Control of both PM2.5 and O3 in Beijing-Tianjin-Hebei and the surrounding areas

Serious haze pollution (e.g., PM2.5, particulate matter with aerodynamic diameters less than 2.5 μm) and increased ground-level ozone are severe air quality issues in China. In Beijing-Tianjin-Hebei and the surrounding areas (denoted as BTH&SA), although recently the particulate matter pollution appeared to be under control due to stringent pollution mitigation measures, ozone pollution rebounded rapidly, especially during summers. Thus, the exploration of strategies for efficiently lowering both ground-level ozone and PM2.5 concentrations is urgently needed. In this study, we target on the precursors contributing to both ozone and PM2.5 formation (i.e., NOx and volatile organic compounds (VOCs)) and adopt a Combined Empirical Kinetics Modeling Approach (CEKMA) to synthetically evaluate the cost-effective mitigation strategies for air quality control.
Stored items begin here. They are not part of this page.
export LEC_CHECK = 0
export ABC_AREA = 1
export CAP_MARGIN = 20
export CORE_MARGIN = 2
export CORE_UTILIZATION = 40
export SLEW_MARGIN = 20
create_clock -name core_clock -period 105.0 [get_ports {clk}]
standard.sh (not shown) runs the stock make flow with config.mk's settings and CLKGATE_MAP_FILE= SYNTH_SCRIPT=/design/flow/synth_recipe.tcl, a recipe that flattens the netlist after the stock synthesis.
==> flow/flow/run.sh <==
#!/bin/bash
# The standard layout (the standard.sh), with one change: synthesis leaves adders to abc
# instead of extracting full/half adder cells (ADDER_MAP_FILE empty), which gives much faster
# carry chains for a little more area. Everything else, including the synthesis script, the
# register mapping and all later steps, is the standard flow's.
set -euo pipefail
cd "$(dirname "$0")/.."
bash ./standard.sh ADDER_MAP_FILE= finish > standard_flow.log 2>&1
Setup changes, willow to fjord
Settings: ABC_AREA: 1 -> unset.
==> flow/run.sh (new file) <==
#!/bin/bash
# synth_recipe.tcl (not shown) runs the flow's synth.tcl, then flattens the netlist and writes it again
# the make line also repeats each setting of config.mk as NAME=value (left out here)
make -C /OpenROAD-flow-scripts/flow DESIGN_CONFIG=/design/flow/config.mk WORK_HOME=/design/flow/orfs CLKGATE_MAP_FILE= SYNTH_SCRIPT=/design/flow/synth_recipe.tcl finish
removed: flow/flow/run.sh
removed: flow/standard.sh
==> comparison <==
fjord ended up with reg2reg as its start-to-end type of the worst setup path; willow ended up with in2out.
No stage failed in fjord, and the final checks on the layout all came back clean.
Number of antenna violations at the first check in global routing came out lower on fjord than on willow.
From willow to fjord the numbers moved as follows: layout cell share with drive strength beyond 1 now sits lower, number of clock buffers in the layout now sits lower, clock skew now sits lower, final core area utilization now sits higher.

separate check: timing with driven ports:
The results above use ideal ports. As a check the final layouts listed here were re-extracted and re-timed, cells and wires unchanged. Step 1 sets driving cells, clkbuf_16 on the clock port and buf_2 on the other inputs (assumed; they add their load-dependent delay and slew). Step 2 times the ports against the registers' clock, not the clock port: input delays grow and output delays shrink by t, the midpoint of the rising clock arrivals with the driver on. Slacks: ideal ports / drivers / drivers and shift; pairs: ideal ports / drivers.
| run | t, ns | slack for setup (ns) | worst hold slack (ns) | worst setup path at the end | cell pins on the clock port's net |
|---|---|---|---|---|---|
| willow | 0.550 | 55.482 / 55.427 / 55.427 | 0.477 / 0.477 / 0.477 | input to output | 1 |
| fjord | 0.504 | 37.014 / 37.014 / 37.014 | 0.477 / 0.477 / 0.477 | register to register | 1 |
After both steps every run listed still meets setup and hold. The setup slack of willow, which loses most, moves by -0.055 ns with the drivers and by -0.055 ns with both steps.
What follows belongs to an exercise in optimizing a design on an open flow for small area, a short achievable clock period and few clock cycles per item; a production flow would make more cautious choices.
No functional check of the RTL was part of any run shown here.

==> flow/design.v, too long to show whole: its modules and the start of the top module <==
// module dense_layer: 3566 lines
module dense_layer #(
    parameter int NUM_INPUTS    = 4,
    parameter int NUM_OUTPUTS   = 4,
    parameter int FP_TOTAL_BITS = 16,
    parameter int FP_FRAC_BITS  = 8
) (
    input  logic                                                      clk,
    input  logic                                                      reset,
    input  logic                                                      start,
    input  logic [NUM_INPUTS-1:0][FP_TOTAL_BITS-1:0]                  input_vector,
    input  logic [NUM_OUTPUTS-1:0][NUM_INPUTS-1:0][FP_TOTAL_BITS-1:0] weight_matrix,
    input  logic [NUM_OUTPUTS-1:0][FP_TOTAL_BITS-1:0]                 bias_vector,
    output logic [NUM_OUTPUTS-1:0][FP_TOTAL_BITS-1:0]                 layer_out,
    output logic                                                      busy,
    output logic                                                      done
);
  // ...
==> flow/run.sh <==
#!/bin/bash
# synth_recipe.tcl (not shown) runs the flow's synth.tcl, then flattens the netlist and writes it again
# the make line also repeats each setting of config.mk as NAME=value (left out here)
make -C /OpenROAD-flow-scripts/flow DESIGN_CONFIG=/design/flow/config.mk WORK_HOME=/design/flow/orfs CLKGATE_MAP_FILE= SYNTH_SCRIPT=/design/flow/synth_recipe.tcl finish
==> flow/config.mk <==
export PLATFORM = sky130hd
export DESIGN_NAME = dense_layer
export DESIGN_NICKNAME = dense_layer
export VERILOG_FILES = /design/flow/design.v
export SDC_FILE = /design/flow/constraint.sdc
export NUM_CORES = 4
export LEC_CHECK = 0
export ABC_AREA = 1
export CAP_MARGIN = 20
export CORE_MARGIN = 2
export CORE_UTILIZATION = 40
export SETUP_SLACK_MARGIN = 5
export SLEW_MARGIN = 20
==> flow/constraint.sdc <==
create_clock -name core_clock -period 10.0 [get_ports {clk}]
set_input_delay 2.0000 -clock core_clock [delete_from_list [all_inputs] [get_ports {clk}]]
set_output_delay 2.0000 -clock core_clock [all_outputs]
set_load 0.01 [all_outputs]
==> summary.txt, run 1 <==
status finished clean; final setup vio count 0; count leader, synth nand2_1; Slew Viols, Final 0; global-route layer with the greatest usage met2; asr flop ratio synth 0%; count of multi-input gates 3024; Final Instance Area ~50000 sq um; Detail Placement HPWL between 100000 and 150000 microns; n_diodes 2; Routed WL per cell 23.4 microns; fmax 204 MHz; gr ovfl total 0; Worst Hold End wr0[49]$_DFF_P_; CTS resizes 49; leading cell types in the layout, fill and taps excluded 1101 x nand2_1, 801 x inv_1, 509 x fa_1, 507 x xor2_1, 479 x o22ai_1; # hold bufs at CTS 0; gpl congestion 1.02; row cnt 118; Via density about 5.1; register clock-pin slew on the reported worst setup and hold paths approximately 0.070 ns; most common library cells after synthesis 1118 x nand2_1, 808 x inv_1, 509 x fa_1; Min-Delay Path Depth 2; crit path max-delay cell type fa_1; Total Neg Setup Slack 0 ns; first-pass GRT wire length 220000 microns; total wire length 152000 microns; Synth top area share 24.6%; Post-Place Cells 6293; cell class ranked first by area multi-input gates
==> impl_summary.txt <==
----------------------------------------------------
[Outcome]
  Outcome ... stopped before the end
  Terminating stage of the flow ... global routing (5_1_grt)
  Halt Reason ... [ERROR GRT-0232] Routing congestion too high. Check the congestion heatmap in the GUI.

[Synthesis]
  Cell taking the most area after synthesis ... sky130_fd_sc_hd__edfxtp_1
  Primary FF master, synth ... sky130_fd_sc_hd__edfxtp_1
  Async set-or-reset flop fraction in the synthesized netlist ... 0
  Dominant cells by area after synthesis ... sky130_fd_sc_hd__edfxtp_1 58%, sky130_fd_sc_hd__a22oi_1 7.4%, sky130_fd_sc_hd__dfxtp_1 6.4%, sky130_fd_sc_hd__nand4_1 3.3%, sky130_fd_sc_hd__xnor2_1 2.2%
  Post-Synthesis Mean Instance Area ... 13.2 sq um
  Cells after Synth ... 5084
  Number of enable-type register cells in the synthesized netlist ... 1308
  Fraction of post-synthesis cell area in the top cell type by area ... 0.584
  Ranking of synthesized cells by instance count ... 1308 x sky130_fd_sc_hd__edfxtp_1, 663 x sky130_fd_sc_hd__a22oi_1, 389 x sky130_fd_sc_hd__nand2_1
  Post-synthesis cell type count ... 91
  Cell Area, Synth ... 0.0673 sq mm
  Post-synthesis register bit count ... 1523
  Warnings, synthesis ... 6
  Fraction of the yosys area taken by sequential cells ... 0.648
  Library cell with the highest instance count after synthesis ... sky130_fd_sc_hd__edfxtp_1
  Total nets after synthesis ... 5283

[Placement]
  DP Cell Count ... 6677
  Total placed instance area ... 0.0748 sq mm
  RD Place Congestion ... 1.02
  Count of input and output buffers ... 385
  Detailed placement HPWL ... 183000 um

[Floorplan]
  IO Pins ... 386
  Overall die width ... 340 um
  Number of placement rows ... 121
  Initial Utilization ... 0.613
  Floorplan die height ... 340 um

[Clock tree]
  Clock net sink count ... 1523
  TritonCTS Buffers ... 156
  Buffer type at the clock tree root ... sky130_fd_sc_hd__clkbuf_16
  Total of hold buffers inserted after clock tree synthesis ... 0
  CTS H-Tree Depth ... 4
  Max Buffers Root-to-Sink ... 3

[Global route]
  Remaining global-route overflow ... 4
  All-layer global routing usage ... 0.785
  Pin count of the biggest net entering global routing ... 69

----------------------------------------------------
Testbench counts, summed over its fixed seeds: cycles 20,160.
From an optimization exercise on the open Yosys and OpenROAD flow, aimed at small area, a short achievable clock period and few clock cycles per item; shortcuts taken in it are not production practice.
Only simulation tests tie the RTL to the original design; equivalence was not proved.
No activity file was given, so power comes from the tool's default toggle rates.

==> flow/design.v <==
`default_nettype none
package srtfo_pkg;
   localparam int MaxSections = 16;
   localparam int IndexWidth  = 4;
   localparam int CountWidth  = 5;
   localparam int DataWidth   = 32;
   localparam int CsrIdxWidth = 4;
   typedef enum logic {
      OP_WRITE     = 1'b0,
      OP_TRANSLATE = 1'b1
   } op_type;
   typedef enum logic [CsrIdxWidth-1:0] {
      CSR_ENTRY_COUNT = 4'd0,
      CSR_IMAGE_BASE  = 4'd1
   } csr_index_type;
endpackage
`default_nettype wire
`default_nettype none
import srtfo_pkg::*;
module srtfo_compare (
   input  wire logic [srtfo_pkg::DataWidth-1:0]                            addr,
   input  wire logic [srtfo_pkg::MaxSections-1:0]                          active,
   input  wire logic [srtfo_pkg::MaxSections-1:0][srtfo_pkg::DataWidth-1:0] startn,
   input  wire logic [srtfo_pkg::MaxSections-1:0][srtfo_pkg::DataWidth-1:0] lastn,
   output logic [srtfo_pkg::MaxSections-1:0]                               hit
);
   localparam int GroupBits = 8;
   localparam int Groups    = DataWidth / GroupBits;
   function automatic logic geq(input logic [DataWidth-1:0] a, input logic [DataWidth-1:0] b);
      logic [Groups-1:0] gt, ge;
      logic              r0, r1;
      for (int n = 0; n < Groups; n++) begin
         r0 = 1'b0;
         r1 = 1'b1;
         for (int j = 0; j < GroupBits; j++) begin
            r0 = (a[GroupBits*n+j] & ~b[GroupBits*n+j]) | ((a[GroupBits*n+j] | ~b[GroupBits*n+j]) & r0);
            r1 = (a[GroupBits*n+j] & ~b[GroupBits*n+j]) | ((a[GroupBits*n+j] | ~b[GroupBits*n+j]) & r1);
         end
         gt[n] = r0;
         ge[n] = r1;
      end
      for (int w = 1; w < Groups; w = w * 2) begin
         for (int k = 0; k < Groups; k = k + 2 * w) begin
            gt[k] = gt[k+w] | (ge[k+w] & gt[k]);
            ge[k] = gt[k+w] | (ge[k+w] & ge[k]);
         end
      end
      geq = ge[0];
   endfunction
   always_comb begin
      for (int i = 0; i < MaxSections; i++)
         hit[i] = active[i] && geq(addr, ~startn[i]) && geq(~lastn[i], addr);
   end
endmodule
module srtfo_select #(
   parameter int Width = 8
) (
   input  wire logic [srtfo_pkg::MaxSections-1:0]            hit,
   input  wire logic [srtfo_pkg::MaxSections-1:0][Width-1:0] bias,
   input  wire logic [Width-1:0]                             addr,
   output logic                                              found,
   output logic [Width-1:0]                                  sel,
   output logic [Width-1:0]                                  p
);
   logic [MaxSections-1:0]            f;
   logic [MaxSections-1:0][Width-1:0] v;
   always_comb begin
      f = hit;
      for (int i = 0; i < MaxSections; i++)
         v[i] = bias[i] & {Width{hit[i]}};
      for (int d = 1; d < MaxSections; d = d * 2) begin
         for (int k = 0; k < MaxSections; k = k + 2 * d) begin
            v[k] = f[k] ? v[k] : v[k+d];
            f[k] = f[k] | f[k+d];
         end
      end
      sel   = v[0];
      found = f[0];
      p     = (addr & {Width{f[0]}}) ^ v[0];
   end
endmodule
We find that over the BTH&SA region, the choice of mitigation strategy in the initial stage (e.g., within 20% reductions on NOx or VOCs emissions) is critical because NOx-focused strategies may exacerbate O3 pollution. In addition, equally reducing NOx and VOCs emissions may have the least benefit for air pollution improvement. From a long-term perspective, we suggest reducing VOCs emissions by ~60% and NOx emissions by ~20% in the first stage, thereby avoiding the potential increase in ambient O3. Then in the second stage, the remaining VOCs and NOx emissions should be phased out to reach a deep mitigation of PM2.5 and O3. With those steps, both PM2.5 and ozone can be mitigated efficiently over the BTH&SA region. •A CEKMA approach is developed to explore co-mitigation of O3 and PM2.5.•The “first VOCs-focused, then NOx-focused” strategy is preferable over BTH&SA.•Equally mitigating NOx and VOCs may have the least effect on air quality improvement.